» **GOAL OF THE EXERCISE**:
Exactly as written, transcribe the lines that run from the one containing "max reg2reg: control_reg[3]" to the end of the records below.
═══ MATERIALS PROVIDED
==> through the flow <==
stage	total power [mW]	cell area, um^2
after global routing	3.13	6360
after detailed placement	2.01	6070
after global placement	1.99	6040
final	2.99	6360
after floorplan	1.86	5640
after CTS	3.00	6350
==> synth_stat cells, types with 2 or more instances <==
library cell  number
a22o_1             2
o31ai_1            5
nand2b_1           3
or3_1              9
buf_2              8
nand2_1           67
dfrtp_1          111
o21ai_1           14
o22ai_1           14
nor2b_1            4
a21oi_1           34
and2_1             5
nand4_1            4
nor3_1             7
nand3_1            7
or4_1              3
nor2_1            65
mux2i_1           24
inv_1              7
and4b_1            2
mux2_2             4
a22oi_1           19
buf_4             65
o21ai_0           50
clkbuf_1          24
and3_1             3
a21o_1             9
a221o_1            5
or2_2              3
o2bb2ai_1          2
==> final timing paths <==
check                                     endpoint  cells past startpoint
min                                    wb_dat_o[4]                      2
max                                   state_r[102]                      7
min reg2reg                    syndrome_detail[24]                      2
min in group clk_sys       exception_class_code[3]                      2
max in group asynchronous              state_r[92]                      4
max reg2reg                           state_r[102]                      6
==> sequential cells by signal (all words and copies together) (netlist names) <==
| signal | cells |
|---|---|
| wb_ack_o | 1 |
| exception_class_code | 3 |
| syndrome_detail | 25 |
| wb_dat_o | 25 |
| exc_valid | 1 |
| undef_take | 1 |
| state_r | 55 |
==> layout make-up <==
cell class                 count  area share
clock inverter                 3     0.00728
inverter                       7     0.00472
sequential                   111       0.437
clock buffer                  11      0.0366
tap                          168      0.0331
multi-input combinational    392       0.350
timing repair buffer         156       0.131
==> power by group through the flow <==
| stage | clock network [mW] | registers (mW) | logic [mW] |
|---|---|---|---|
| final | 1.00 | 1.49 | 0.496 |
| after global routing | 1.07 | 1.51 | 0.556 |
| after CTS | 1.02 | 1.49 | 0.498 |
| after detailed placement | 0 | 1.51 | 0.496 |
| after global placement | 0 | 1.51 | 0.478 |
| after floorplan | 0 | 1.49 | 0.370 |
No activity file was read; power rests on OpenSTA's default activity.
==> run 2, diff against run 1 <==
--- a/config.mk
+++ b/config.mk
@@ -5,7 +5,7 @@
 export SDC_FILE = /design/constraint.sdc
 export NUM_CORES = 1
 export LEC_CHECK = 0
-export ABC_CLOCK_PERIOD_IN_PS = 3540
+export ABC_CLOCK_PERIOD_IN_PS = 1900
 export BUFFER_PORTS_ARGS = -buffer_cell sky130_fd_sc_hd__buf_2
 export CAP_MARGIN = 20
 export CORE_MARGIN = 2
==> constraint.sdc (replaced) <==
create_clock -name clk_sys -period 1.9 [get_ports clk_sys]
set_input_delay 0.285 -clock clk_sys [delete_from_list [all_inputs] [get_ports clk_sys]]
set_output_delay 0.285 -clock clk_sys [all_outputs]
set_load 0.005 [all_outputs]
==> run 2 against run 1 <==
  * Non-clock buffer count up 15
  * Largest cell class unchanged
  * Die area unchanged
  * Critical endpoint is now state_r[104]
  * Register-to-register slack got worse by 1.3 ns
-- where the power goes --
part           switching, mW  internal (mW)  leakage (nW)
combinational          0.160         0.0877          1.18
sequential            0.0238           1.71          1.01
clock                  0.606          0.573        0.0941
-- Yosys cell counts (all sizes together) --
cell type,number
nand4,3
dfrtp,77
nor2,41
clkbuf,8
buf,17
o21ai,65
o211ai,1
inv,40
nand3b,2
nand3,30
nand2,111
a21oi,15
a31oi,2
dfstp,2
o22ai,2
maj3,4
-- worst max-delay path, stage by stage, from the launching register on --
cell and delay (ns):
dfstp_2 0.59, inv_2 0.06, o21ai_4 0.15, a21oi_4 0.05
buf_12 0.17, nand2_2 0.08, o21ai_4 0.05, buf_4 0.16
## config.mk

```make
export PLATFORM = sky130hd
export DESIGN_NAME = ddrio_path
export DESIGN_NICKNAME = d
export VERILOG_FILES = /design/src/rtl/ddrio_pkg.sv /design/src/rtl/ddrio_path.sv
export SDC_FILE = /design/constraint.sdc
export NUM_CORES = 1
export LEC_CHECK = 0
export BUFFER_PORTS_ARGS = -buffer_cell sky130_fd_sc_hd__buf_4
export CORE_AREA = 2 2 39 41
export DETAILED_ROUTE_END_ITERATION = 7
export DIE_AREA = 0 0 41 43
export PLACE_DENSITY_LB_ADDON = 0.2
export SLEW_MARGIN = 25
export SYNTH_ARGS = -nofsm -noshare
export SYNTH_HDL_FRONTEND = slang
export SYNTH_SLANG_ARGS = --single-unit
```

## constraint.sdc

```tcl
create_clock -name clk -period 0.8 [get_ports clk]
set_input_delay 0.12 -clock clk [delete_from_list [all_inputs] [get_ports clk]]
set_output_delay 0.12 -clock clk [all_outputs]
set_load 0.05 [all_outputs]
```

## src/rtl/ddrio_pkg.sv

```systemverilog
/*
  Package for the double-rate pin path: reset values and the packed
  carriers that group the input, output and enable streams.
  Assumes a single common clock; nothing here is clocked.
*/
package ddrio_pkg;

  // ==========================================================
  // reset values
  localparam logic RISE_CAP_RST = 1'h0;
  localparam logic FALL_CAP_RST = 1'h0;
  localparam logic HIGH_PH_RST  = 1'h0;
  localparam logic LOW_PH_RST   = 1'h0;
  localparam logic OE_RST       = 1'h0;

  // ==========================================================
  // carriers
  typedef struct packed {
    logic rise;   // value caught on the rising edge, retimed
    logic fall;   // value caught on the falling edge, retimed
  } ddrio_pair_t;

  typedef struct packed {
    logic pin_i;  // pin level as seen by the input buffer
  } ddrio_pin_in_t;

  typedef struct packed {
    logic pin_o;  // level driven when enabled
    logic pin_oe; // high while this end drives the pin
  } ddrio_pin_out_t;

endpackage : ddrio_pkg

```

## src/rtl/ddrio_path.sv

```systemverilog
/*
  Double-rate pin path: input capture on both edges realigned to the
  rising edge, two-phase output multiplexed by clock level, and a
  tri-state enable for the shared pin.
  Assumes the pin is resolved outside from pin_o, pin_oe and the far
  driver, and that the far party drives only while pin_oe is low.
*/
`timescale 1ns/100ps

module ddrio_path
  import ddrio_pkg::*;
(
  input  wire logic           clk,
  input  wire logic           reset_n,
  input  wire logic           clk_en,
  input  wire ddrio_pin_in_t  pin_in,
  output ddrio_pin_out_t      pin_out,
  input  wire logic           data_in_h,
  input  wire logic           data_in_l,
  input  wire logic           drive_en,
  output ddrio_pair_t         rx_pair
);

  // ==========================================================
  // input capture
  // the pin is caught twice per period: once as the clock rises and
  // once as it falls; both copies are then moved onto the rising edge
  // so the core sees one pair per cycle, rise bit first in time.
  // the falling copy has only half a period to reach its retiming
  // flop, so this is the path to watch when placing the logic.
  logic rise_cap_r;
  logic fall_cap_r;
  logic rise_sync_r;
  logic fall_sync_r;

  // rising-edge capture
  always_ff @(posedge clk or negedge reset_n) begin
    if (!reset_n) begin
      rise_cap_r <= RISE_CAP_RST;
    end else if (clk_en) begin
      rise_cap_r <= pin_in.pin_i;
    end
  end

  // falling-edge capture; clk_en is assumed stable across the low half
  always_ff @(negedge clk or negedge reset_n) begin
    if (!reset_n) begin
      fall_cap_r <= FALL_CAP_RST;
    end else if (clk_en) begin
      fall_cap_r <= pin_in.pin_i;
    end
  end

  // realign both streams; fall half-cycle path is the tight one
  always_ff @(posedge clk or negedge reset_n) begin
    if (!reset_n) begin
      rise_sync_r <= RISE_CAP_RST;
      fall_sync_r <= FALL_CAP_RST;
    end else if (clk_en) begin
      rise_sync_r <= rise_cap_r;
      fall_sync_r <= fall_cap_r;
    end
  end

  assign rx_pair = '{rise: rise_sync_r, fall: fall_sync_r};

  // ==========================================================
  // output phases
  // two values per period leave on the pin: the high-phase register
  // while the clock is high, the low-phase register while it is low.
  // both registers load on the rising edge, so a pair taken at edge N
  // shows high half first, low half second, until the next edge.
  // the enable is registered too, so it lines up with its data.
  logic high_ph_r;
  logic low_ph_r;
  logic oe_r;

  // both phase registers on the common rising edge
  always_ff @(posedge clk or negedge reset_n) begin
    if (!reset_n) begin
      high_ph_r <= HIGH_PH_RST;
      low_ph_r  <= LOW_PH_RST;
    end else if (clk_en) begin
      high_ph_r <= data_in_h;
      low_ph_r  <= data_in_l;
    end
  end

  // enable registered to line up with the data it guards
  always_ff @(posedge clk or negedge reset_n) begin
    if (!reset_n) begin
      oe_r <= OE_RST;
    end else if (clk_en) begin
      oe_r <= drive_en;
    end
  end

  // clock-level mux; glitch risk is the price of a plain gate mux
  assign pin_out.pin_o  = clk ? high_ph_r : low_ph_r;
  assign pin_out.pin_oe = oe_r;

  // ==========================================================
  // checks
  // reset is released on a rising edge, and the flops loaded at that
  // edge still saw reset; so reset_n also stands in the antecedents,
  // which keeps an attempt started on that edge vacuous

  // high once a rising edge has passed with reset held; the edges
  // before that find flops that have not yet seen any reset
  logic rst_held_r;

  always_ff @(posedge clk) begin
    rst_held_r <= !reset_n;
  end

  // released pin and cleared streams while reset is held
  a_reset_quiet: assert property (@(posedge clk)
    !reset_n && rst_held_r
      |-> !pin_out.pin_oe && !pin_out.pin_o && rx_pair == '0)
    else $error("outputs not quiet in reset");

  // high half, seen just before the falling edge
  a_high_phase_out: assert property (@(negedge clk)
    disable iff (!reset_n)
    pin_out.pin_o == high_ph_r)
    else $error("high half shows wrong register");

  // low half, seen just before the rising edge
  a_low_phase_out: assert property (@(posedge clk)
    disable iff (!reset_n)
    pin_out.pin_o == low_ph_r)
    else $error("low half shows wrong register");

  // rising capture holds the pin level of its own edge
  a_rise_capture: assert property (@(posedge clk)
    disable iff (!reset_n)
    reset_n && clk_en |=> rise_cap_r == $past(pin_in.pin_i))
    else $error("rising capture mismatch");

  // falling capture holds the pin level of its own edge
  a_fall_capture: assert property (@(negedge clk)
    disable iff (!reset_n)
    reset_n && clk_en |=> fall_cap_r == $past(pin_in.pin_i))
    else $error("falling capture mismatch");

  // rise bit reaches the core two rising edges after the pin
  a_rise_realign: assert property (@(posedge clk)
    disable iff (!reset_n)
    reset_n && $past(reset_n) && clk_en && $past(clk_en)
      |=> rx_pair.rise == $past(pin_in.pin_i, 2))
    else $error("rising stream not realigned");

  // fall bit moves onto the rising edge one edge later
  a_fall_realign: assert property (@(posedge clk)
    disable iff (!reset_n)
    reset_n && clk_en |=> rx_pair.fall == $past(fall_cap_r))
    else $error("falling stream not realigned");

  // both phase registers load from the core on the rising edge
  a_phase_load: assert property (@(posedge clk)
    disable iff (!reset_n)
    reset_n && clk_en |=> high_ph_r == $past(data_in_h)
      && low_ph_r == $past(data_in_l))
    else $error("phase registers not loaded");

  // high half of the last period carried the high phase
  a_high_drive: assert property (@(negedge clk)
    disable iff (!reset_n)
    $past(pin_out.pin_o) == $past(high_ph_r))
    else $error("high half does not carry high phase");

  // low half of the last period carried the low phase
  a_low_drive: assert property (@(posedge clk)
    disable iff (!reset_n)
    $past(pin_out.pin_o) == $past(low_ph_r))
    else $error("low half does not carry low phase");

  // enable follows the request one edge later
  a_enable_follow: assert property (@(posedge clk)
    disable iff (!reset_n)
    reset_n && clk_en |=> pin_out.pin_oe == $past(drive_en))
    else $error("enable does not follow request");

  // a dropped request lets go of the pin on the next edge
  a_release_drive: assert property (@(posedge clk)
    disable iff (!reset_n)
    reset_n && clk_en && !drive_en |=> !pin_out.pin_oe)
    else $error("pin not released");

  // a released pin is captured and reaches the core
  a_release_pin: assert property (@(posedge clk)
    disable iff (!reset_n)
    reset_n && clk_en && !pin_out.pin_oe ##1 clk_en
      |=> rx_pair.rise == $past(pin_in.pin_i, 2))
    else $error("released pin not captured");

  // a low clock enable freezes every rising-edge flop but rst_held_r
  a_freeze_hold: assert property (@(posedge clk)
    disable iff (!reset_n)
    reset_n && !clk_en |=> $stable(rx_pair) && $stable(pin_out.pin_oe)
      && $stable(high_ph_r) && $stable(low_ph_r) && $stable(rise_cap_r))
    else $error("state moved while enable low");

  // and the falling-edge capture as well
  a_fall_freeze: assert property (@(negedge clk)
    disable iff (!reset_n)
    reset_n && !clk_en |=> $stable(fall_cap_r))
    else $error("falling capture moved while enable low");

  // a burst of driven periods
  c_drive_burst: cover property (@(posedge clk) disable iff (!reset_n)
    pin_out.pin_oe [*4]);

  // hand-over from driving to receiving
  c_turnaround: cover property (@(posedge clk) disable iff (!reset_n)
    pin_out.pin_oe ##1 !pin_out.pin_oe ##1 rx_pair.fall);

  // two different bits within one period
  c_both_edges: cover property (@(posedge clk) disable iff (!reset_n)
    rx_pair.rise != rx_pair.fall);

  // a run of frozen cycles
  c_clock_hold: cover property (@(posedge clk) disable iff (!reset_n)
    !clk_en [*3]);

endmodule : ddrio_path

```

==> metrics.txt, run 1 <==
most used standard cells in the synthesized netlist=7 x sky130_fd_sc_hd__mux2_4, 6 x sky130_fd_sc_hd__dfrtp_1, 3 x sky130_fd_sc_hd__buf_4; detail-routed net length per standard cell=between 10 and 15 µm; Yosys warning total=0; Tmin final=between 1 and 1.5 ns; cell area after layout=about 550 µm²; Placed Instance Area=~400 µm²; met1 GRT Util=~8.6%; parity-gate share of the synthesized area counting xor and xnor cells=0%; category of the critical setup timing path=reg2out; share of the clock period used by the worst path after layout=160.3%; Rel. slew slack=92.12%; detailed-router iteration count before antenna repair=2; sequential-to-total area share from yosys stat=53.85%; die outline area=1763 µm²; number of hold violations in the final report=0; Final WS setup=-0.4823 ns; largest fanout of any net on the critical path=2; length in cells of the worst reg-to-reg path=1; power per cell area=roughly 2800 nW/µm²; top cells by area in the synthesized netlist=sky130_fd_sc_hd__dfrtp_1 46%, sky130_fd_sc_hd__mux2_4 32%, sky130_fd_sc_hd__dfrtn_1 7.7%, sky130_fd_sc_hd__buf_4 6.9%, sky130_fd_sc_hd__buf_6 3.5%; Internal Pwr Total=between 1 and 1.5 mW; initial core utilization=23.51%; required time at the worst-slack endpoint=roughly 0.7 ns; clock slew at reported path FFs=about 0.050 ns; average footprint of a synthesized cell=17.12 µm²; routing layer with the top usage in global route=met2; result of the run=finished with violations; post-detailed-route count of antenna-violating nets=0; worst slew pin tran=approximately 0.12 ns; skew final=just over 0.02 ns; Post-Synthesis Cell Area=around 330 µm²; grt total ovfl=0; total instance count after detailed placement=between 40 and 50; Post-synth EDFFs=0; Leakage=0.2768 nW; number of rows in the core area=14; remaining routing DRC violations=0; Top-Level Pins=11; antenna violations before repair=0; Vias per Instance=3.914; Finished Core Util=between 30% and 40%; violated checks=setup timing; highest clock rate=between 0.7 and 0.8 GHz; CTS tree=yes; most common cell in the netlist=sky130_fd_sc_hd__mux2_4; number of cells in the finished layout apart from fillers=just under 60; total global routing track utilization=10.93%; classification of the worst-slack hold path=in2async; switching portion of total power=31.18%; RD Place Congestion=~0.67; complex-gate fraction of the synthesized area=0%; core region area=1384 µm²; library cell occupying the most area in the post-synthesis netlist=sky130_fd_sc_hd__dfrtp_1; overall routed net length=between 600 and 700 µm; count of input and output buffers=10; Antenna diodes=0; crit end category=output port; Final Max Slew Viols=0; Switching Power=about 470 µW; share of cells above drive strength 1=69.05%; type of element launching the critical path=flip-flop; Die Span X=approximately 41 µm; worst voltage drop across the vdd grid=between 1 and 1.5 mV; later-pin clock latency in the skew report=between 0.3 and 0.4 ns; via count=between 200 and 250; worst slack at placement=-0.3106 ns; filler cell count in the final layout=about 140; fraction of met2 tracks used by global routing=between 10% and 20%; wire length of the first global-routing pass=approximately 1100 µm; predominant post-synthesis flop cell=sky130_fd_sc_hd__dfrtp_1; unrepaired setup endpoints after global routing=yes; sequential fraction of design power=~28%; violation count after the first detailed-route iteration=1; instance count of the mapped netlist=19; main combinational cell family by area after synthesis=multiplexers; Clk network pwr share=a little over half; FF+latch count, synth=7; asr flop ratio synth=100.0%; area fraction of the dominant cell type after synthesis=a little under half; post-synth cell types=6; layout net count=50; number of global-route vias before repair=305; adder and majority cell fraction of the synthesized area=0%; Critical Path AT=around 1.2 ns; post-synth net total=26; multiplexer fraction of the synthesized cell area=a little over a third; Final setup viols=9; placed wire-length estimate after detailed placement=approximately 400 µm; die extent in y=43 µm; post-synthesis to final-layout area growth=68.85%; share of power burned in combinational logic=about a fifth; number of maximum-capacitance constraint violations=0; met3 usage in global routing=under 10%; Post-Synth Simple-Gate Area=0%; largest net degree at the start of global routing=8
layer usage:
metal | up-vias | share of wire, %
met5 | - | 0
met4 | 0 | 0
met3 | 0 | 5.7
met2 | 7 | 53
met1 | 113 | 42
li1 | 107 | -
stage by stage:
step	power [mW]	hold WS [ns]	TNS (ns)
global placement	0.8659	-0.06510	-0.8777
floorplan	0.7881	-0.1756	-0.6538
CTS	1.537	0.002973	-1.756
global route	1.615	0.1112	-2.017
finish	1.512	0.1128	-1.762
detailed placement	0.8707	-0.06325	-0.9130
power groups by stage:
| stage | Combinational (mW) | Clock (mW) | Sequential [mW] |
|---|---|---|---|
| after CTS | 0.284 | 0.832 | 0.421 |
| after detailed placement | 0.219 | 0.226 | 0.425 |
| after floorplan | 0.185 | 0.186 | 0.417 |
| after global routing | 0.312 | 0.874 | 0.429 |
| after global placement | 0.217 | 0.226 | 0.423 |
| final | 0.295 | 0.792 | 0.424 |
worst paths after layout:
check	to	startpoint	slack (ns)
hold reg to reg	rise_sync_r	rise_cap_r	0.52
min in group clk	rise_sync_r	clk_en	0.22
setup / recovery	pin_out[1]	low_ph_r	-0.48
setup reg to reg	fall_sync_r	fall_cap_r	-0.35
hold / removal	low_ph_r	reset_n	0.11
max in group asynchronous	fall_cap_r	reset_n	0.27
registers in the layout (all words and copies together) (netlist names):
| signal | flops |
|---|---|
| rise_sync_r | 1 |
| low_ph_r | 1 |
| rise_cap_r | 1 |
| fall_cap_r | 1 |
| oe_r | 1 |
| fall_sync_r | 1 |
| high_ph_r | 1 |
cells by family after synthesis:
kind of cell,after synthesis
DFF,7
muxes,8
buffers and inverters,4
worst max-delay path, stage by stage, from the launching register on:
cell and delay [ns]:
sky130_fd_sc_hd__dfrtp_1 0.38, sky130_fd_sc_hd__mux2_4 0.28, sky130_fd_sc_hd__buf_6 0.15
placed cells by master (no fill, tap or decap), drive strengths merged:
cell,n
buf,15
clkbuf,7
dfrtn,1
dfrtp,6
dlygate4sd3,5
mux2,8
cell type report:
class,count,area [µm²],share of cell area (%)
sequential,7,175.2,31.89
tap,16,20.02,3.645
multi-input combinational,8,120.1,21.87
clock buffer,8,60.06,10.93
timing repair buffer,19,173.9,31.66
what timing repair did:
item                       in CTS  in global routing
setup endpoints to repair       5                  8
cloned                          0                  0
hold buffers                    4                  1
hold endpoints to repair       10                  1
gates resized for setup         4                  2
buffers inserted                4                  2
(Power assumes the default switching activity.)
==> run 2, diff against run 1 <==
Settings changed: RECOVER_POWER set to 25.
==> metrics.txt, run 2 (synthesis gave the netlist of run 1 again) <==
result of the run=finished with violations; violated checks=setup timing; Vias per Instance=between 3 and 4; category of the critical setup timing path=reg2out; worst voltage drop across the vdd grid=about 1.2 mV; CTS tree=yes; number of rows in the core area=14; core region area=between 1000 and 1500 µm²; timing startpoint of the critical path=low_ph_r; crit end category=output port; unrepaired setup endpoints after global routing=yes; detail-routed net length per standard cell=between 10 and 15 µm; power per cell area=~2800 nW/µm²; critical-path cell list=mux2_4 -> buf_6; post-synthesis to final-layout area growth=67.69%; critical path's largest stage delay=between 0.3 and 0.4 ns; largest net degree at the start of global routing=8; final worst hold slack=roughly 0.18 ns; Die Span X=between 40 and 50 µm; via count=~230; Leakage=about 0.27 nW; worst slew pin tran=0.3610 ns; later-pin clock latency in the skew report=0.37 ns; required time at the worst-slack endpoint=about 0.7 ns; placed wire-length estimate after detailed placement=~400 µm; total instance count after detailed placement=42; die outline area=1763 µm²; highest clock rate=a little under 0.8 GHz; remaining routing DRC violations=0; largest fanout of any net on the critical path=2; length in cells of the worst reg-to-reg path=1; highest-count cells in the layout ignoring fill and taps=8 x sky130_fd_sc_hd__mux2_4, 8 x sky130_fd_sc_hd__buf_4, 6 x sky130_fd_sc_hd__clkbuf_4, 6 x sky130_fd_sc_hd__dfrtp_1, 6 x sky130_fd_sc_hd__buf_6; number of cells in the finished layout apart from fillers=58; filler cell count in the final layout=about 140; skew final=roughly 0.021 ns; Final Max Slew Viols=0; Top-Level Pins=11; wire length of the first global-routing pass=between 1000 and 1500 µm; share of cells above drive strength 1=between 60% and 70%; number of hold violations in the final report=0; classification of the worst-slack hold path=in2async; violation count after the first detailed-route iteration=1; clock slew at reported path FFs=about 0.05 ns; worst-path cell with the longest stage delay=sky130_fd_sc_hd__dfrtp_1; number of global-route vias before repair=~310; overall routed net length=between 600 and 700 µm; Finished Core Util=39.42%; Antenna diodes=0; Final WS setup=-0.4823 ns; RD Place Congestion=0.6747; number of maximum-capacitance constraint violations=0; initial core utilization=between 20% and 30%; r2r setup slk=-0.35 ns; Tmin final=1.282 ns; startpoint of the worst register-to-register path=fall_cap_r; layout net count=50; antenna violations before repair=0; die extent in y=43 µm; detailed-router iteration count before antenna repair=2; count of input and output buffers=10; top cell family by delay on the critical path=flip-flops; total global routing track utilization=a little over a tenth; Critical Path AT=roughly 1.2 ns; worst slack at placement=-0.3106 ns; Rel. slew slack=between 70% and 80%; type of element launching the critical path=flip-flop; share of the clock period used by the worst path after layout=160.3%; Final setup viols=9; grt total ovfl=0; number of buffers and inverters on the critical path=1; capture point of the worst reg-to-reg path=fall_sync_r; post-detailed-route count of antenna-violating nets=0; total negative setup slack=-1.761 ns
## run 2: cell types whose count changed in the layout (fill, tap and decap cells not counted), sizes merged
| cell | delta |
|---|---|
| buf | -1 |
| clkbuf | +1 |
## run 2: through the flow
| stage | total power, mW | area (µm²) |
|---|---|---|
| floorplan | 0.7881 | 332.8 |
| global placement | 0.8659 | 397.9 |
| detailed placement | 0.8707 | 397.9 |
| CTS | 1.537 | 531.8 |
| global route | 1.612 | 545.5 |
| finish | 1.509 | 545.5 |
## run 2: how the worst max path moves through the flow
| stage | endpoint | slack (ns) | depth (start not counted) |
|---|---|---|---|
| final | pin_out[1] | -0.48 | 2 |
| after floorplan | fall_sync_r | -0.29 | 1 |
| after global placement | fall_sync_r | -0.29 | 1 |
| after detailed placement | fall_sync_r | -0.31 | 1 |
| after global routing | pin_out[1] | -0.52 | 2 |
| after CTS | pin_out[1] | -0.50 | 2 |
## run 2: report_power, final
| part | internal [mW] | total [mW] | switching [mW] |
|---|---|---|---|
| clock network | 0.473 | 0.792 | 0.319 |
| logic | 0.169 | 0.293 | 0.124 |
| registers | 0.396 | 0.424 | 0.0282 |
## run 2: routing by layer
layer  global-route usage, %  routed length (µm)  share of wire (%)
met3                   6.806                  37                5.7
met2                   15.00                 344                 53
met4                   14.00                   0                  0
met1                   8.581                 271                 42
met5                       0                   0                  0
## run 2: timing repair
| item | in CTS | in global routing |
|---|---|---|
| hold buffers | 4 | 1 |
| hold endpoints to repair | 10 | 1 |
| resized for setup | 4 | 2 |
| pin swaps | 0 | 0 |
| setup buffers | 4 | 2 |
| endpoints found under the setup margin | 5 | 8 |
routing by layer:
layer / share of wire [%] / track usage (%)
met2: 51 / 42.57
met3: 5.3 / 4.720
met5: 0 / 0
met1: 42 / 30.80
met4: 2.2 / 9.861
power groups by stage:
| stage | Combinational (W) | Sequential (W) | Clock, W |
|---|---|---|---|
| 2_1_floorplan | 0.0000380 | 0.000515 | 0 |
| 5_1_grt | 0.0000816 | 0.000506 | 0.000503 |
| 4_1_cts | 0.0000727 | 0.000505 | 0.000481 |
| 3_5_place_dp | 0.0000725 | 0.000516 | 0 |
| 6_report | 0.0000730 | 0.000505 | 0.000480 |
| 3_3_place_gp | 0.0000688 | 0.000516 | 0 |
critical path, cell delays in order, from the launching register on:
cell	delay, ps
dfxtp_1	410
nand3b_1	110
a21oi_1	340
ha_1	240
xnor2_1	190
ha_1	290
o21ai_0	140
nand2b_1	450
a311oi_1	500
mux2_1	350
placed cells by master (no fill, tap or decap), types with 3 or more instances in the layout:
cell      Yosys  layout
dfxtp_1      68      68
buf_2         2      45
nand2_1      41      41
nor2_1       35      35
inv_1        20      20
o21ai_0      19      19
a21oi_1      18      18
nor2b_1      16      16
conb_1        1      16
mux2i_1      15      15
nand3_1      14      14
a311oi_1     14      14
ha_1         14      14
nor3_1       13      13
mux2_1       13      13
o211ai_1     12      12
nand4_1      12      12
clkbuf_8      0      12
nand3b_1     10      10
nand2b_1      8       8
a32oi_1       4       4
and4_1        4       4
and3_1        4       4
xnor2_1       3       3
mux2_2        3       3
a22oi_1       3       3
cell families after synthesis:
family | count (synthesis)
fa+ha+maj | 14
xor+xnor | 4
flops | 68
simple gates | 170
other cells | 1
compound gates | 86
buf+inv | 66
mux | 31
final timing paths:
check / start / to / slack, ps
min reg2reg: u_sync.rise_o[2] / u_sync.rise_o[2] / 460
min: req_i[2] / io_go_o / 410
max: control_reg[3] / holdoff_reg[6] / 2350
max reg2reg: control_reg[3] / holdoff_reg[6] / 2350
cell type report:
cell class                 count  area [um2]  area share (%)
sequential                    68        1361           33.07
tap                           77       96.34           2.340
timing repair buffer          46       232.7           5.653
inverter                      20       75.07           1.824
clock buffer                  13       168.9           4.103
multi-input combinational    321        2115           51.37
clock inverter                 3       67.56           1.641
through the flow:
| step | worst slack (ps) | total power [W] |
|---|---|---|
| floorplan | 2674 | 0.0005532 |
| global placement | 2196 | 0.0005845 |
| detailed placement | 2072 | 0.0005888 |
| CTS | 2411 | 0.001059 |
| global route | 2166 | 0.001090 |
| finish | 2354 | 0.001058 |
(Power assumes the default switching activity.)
══════
» **TASK SOLUTION**:
max reg2reg: control_reg[3] / holdoff_reg[6] / 2350
cell type report:
cell class                 count  area [um2]  area share (%)
sequential                    68        1361           33.07
tap                           77       96.34           2.340
timing repair buffer          46       232.7           5.653
inverter                      20       75.07           1.824
clock buffer                  13       168.9           4.103
multi-input combinational    321        2115           51.37
clock inverter                 3       67.56           1.641
through the flow:
| step | worst slack (ps) | total power [W] |
|---|---|---|
| floorplan | 2674 | 0.0005532 |
| global placement | 2196 | 0.0005845 |
| detailed placement | 2072 | 0.0005888 |
| CTS | 2411 | 0.001059 |
| global route | 2166 | 0.001090 |
| finish | 2354 | 0.001058 |
(Power assumes the default switching activity.)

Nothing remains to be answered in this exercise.